▸ **Prompt**
For the entries that follow, restate word for word the line containing "high; the transaction is", the line containing "without a scan.", and every line that lies between them.

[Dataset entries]

<file path="src/rtl/prt_pkg.sv">
// prt_pkg: shared types, constants and the kind decoder of the port rule table.
// Used by prt_dp, prt_ctrl and port_rule_table; depends on nothing.
`timescale 1ns / 1ps
package prt_pkg;

	localparam int MAX_RULES_DEF = 32;
	localparam int FUNC_W   = 2;
	localparam int PORT_W   = 16;
	localparam int KIND_W   = 8;
	localparam int SLOT_W   = 5;
	localparam int STATUS_W = 3;
	localparam int TOTAL_W  = 6;
	localparam int CODE_W   = 2;
	localparam int ENTRY_W  = PORT_W + CODE_W;

	localparam logic [KIND_W-1:0] KIND_CH_IN  = 8'h49;
	localparam logic [KIND_W-1:0] KIND_CH_OUT = 8'h4F;
	localparam logic [KIND_W-1:0] KIND_CH_FWD = 8'h46;
	localparam logic [KIND_W-1:0] KIND_CH_PRX = 8'h50;

	localparam logic [CODE_W-1:0] KIND_IN  = 2'd0;
	localparam logic [CODE_W-1:0] KIND_OUT = 2'd1;
	localparam logic [CODE_W-1:0] KIND_FWD = 2'd2;
	localparam logic [CODE_W-1:0] KIND_PRX = 2'd3;

	typedef enum logic [FUNC_W-1:0] {
		FN_LOOKUP = 2'd0,
		FN_INSERT = 2'd1,
		FN_REMOVE = 2'd2,
		FN_NONE   = 2'd3
	} func_t;

	typedef enum logic [STATUS_W-1:0] {
		ST_OK        = 3'd0,
		ST_BAD_KIND  = 3'd1,
		ST_DUPLICATE = 3'd2,
		ST_FULL      = 3'd3,
		ST_BAD_POS   = 3'd4,
		ST_NOT_FOUND = 3'd5
	} status_t;

	typedef enum logic [1:0] {
		SEL_ZERO  = 2'd0,
		SEL_HIT   = 2'd1,
		SEL_COUNT = 2'd2,
		SEL_SLOT  = 2'd3
	} match_sel_t;

	typedef struct packed {
		logic              ok;
		logic [CODE_W-1:0] code;
	} kind_dec_t;

	typedef struct packed {
		logic       load;
		logic       rd;
		logic       shift;
		logic       append;
		logic       remove;
		logic       respond;
		status_t    status;
		match_sel_t sel;
	} cmd_t;

	typedef struct packed {
		func_t func;
		logic  kind_ok;
		logic  slot_ok;
		logic  hit;
		logic  pend;
		logic  more;
		logic  full;
	} sts_t;

	function automatic kind_dec_t kind_decode(input logic [KIND_W-1:0] ch);
		kind_dec_t d;
		d.ok   = 1'b1;
		d.code = KIND_IN;
		case (ch)
			KIND_CH_IN:  d.code = KIND_IN;
			KIND_CH_OUT: d.code = KIND_OUT;
			KIND_CH_FWD: d.code = KIND_FWD;
			KIND_CH_PRX: d.code = KIND_PRX;
			default:     d.ok = 1'b0;
		endcase
		return d;
	endfunction

endpackage

</file>
<file path="src/rtl/port_rule_table.sv">
// port_rule_table: ordered packet-filter port rule table, top level.
// Depends on prt_pkg, prt_ctrl, prt_dp and prt_ram.
//
// Usage:
//   Drive func, port, rule_kind and slot with start high; the transaction is
//   taken at a rising edge where start is high and busy is low. busy stays
//   high while the transaction is worked on.
//   Exactly one result follows each transaction: done is high for one cycle
//   with status, match_slot and rule_total valid in that cycle. The receiver
//   cannot stall; results must be taken when done is high.
//   Lookup and insert scan the stored rules one per cycle through the
//   registered RAM read port, stopping early on a match; an invalid kind or
//   bad position is answered from the dispatch state, without a scan.
//   Remove shifts the rules above the slot down one entry per cycle, one read
//   and one write per cycle.
//   A new transaction can be taken in the cycle its predecessor's result shows.
//   Reset empties the table (rule count zero); RAM contents are not cleared.
`timescale 1ns / 1ps
module port_rule_table #(
	parameter int MAX_RULES = prt_pkg::MAX_RULES_DEF
) (
	input  logic                          clk,
	input  logic                          arst_n,
	input  logic                          start,
	output logic                          busy,
	input  logic [prt_pkg::FUNC_W-1:0]    func,
	input  logic [prt_pkg::PORT_W-1:0]    port,
	input  logic [prt_pkg::KIND_W-1:0]    rule_kind,
	input  logic [prt_pkg::SLOT_W-1:0]    slot,
	output logic                          done,
	output logic [prt_pkg::STATUS_W-1:0]  status,
	output logic [prt_pkg::SLOT_W-1:0]    match_slot,
	output logic [prt_pkg::TOTAL_W-1:0]   rule_total
);
	import prt_pkg::*;

	cmd_t cmd;
	sts_t sts;

	prt_ctrl u_ctrl (
		.clk   (clk),
		.arst_n(arst_n),
		.start (start),
		.busy  (busy),
		.sts   (sts),
		.cmd   (cmd)
	);

	prt_dp #(
		.MAX_RULES(MAX_RULES)
	) u_dp (
		.clk       (clk),
		.arst_n    (arst_n),
		.cmd       (cmd),
		.sts       (sts),
		.func      (func),
		.port      (port),
		.rule_kind (rule_kind),
		.slot      (slot),
		.done      (done),
		.status    (status),
		.match_slot(match_slot),
		.rule_total(rule_total)
	);

endmodule

</file>
<file path="src/rtl/prt_ram.sv">
// prt_ram: generic single-write, single-read RAM with registered read data.
// No dependencies.
`timescale 1ns / 1ps
module prt_ram #(
	parameter int WIDTH = 8,
	parameter int DEPTH = 32
) (
	input  logic                     clk,
	input  logic                     we,
	input  logic [$clog2(DEPTH)-1:0] waddr,
	input  logic [WIDTH-1:0]         wdata,
	input  logic                     re,
	input  logic [$clog2(DEPTH)-1:0] raddr,
	output logic [WIDTH-1:0]         rdata
);

	logic [WIDTH-1:0] mem_q [DEPTH];

	always_ff @(posedge clk) begin
		if (we) begin
			mem_q[waddr] <= wdata;
		end
		if (re) begin
			rdata <= mem_q[raddr];
		end
	end

endmodule

</file>
<file path="src/rtl/prt_dp.sv">
// prt_dp: datapath of the port rule table: rule RAM, count, scan index, read stage
// and result registers. Depends on prt_pkg and prt_ram.
`timescale 1ns / 1ps
module prt_dp #(
	parameter int MAX_RULES = prt_pkg::MAX_RULES_DEF
) (
	input  logic                          clk,
	input  logic                          arst_n,
	input  prt_pkg::cmd_t                 cmd,
	output prt_pkg::sts_t                 sts,
	input  logic [prt_pkg::FUNC_W-1:0]    func,
	input  logic [prt_pkg::PORT_W-1:0]    port,
	input  logic [prt_pkg::KIND_W-1:0]    rule_kind,
	input  logic [prt_pkg::SLOT_W-1:0]    slot,
	output logic                          done,
	output logic [prt_pkg::STATUS_W-1:0]  status,
	output logic [prt_pkg::SLOT_W-1:0]    match_slot,
	output logic [prt_pkg::TOTAL_W-1:0]   rule_total
);
	import prt_pkg::*;

	localparam int AW = $clog2(MAX_RULES);
	localparam int CW = $clog2(MAX_RULES + 1);
	localparam int WW = (CW > TOTAL_W) ? CW : TOTAL_W;
	localparam logic [CW-1:0] MAX_CNT = CW'(MAX_RULES);

	func_t               func_q;
	logic [PORT_W-1:0]   port_q;
	logic [CODE_W-1:0]   code_q;
	logic                kind_ok_q;
	logic [SLOT_W-1:0]   slot_q;
	logic [CW-1:0]       cnt_q;
	logic [CW-1:0]       idx_q;
	logic                rv_s1;
	logic [AW-1:0]       ridx_s1;
	logic                done_q;
	logic [STATUS_W-1:0] status_q;
	logic [SLOT_W-1:0]   match_q;
	logic [TOTAL_W-1:0]  total_q;

	kind_dec_t          kdec;
	logic               rd_go;
	logic               we;
	logic [AW-1:0]      waddr;
	logic [ENTRY_W-1:0] wdata;
	logic [ENTRY_W-1:0] rdata;
	logic [CW-1:0]      cnt_d;
	logic [CW-1:0]      idx_init;
	logic [WW-1:0]      slot_w;
	logic [WW-1:0]      cnt_w;
	logic [WW-1:0]      cnt_d_w;
	logic [WW-1:0]      match_w;

	assign kdec     = kind_decode(rule_kind);
	assign slot_w   = WW'(slot_q);
	assign cnt_w    = WW'(cnt_q);
	assign idx_init = CW'(WW'(slot) + WW'(1));

	assign sts.func    = func_q;
	assign sts.kind_ok = kind_ok_q;
	assign sts.slot_ok = slot_w < cnt_w;
	assign sts.hit     = rv_s1 && (rdata == {port_q, code_q});
	assign sts.pend    = rv_s1;
	assign sts.more    = idx_q < cnt_q;
	assign sts.full    = cnt_q == MAX_CNT;

	assign rd_go = cmd.rd && sts.more;
	assign we    = cmd.append || (cmd.shift && rv_s1);
	assign waddr = cmd.append ? cnt_q[AW-1:0] : ridx_s1 - AW'(1);
	assign wdata = cmd.append ? {port_q, code_q} : rdata;

	prt_ram #(
		.WIDTH(ENTRY_W),
		.DEPTH(MAX_RULES)
	) u_ram (
		.clk  (clk),
		.we   (we),
		.waddr(waddr),
		.wdata(wdata),
		.re   (rd_go),
		.raddr(idx_q[AW-1:0]),
		.rdata(rdata)
	);

	always_comb begin
		cnt_d = cnt_q;
		if (cmd.append) begin
			cnt_d = cnt_q + CW'(1);
		end else if (cmd.remove) begin
			cnt_d = cnt_q - CW'(1);
		end
	end
	assign cnt_d_w = WW'(cnt_d);

	always_comb begin
		case (cmd.sel)
			SEL_HIT:   match_w = WW'(ridx_s1);
			SEL_COUNT: match_w = cnt_w;
			SEL_SLOT:  match_w = slot_w;
			default:   match_w = '0;
		endcase
	end

	always_ff @(posedge clk or negedge arst_n) begin
		if (!arst_n) begin
			cnt_q  <= '0;
			idx_q  <= '0;
			rv_s1  <= 1'b0;
			done_q <= 1'b0;
		end else begin
			cnt_q  <= cnt_d;
			rv_s1  <= rd_go;
			done_q <= cmd.respond;
			if (cmd.load) begin
				idx_q <= (func_t'(func) == FN_REMOVE) ? idx_init : '0;
			end else if (rd_go) begin
				idx_q <= idx_q + CW'(1);
			end
		end
	end

	always_ff @(posedge clk) begin
		if (cmd.load) begin
			func_q    <= func_t'(func);
			port_q    <= port;
			code_q    <= kdec.code;
			kind_ok_q <= kdec.ok;
			slot_q    <= slot;
		end
		if (rd_go) begin
			ridx_s1 <= idx_q[AW-1:0];
		end
		if (cmd.respond) begin
			status_q <= cmd.status;
			match_q  <= match_w[SLOT_W-1:0];
			total_q  <= cnt_d_w[TOTAL_W-1:0];
		end
	end

	assign done       = done_q;
	assign status     = status_q;
	assign match_slot = match_q;
	assign rule_total = total_q;

	a_cnt_bound: assert property (@(posedge clk) disable iff (!arst_n)
		cnt_q <= MAX_CNT)
		else $error("rule count above table size");
	a_done_pulse: assert property (@(posedge clk) disable iff (!arst_n)
		done_q |=> !done_q)
		else $error("result strobe longer than one cycle");
	a_remove_nonempty: assert property (@(posedge clk) disable iff (!arst_n)
		cmd.remove |-> (cnt_q != '0))
		else $error("remove from empty table");

endmodule

</file>
<file path="src/rtl/prt_ctrl.sv">
// prt_ctrl: controller state machine of the port rule table; sequences scan,
// append and shift-down transactions. Depends on prt_pkg.
`timescale 1ns / 1ps
module prt_ctrl (
	input  logic          clk,
	input  logic          arst_n,
	input  logic          start,
	output logic          busy,
	input  prt_pkg::sts_t sts,
	output prt_pkg::cmd_t cmd
);
	import prt_pkg::*;

	typedef enum logic [1:0] {
		S_IDLE,
		S_DISPATCH,
		S_SCAN,
		S_SHIFT
	} state_t;

	state_t state_q;
	state_t state_d;

	always_comb begin
		cmd     = '0;
		state_d = state_q;
		case (state_q)
			S_IDLE: begin
				if (start) begin
					cmd.load = 1'b1;
					state_d  = S_DISPATCH;
				end
			end
			S_DISPATCH: begin
				case (sts.func)
					FN_LOOKUP, FN_INSERT: begin
						if (!sts.kind_ok) begin
							cmd.respond = 1'b1;
							cmd.sel     = SEL_ZERO;
							cmd.status  = (sts.func == FN_INSERT) ? ST_BAD_KIND : ST_NOT_FOUND;
							state_d     = S_IDLE;
						end else begin
							state_d = S_SCAN;
						end
					end
					FN_REMOVE: begin
						if (sts.slot_ok) begin
							state_d = S_SHIFT;
						end else begin
							cmd.respond = 1'b1;
							cmd.sel     = SEL_ZERO;
							cmd.status  = ST_BAD_POS;
							state_d     = S_IDLE;
						end
					end
					default: begin
						cmd.respond = 1'b1;
						cmd.sel     = SEL_ZERO;
						cmd.status  = ST_BAD_POS;
						state_d     = S_IDLE;
					end
				endcase
			end
			S_SCAN: begin
				if (sts.hit) begin
					cmd.respond = 1'b1;
					cmd.sel     = SEL_HIT;
					cmd.status  = (sts.func == FN_INSERT) ? ST_DUPLICATE : ST_OK;
					state_d     = S_IDLE;
				end else if (sts.more) begin
					cmd.rd = 1'b1;
				end else if (!sts.pend) begin
					cmd.respond = 1'b1;
					state_d     = S_IDLE;
					if (sts.func != FN_INSERT) begin
						cmd.sel    = SEL_ZERO;
						cmd.status = ST_NOT_FOUND;
					end else if (sts.full) begin
						cmd.sel    = SEL_ZERO;
						cmd.status = ST_FULL;
					end else begin
						cmd.append = 1'b1;
						cmd.sel    = SEL_COUNT;
						cmd.status = ST_OK;
					end
				end
			end
			S_SHIFT: begin
				cmd.shift = 1'b1;
				cmd.rd    = 1'b1;
				if (!sts.more && !sts.pend) begin
					cmd.remove  = 1'b1;
					cmd.respond = 1'b1;
					cmd.sel     = SEL_SLOT;
					cmd.status  = ST_OK;
					state_d     = S_IDLE;
				end
			end
			default: begin
				state_d = S_IDLE;
			end
		endcase
	end

	always_ff @(posedge clk or negedge arst_n) begin
		if (!arst_n) begin
			state_q <= S_IDLE;
		end else begin
			state_q <= state_d;
		end
	end

	assign busy = state_q != S_IDLE;

	a_respond_idle: assert property (@(posedge clk) disable iff (!arst_n)
		cmd.respond |=> (state_q == S_IDLE))
		else $error("controller not idle after result");
	a_append_ok: assert property (@(posedge clk) disable iff (!arst_n)
		cmd.append |-> (!sts.full && !sts.hit && sts.kind_ok))
		else $error("append into full table or over a duplicate");

endmodule
</file>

▸ **Answer to the exercise**
//   Drive func, port, rule_kind and slot with start high; the transaction is
//   taken at a rising edge where start is high and busy is low. busy stays
//   high while the transaction is worked on.
//   Exactly one result follows each transaction: done is high for one cycle
//   with status, match_slot and rule_total valid in that cycle. The receiver
//   cannot stall; results must be taken when done is high.
//   Lookup and insert scan the stored rules one per cycle through the
//   registered RAM read port, stopping early on a match; an invalid kind or
//   bad position is answered from the dispatch state, without a scan.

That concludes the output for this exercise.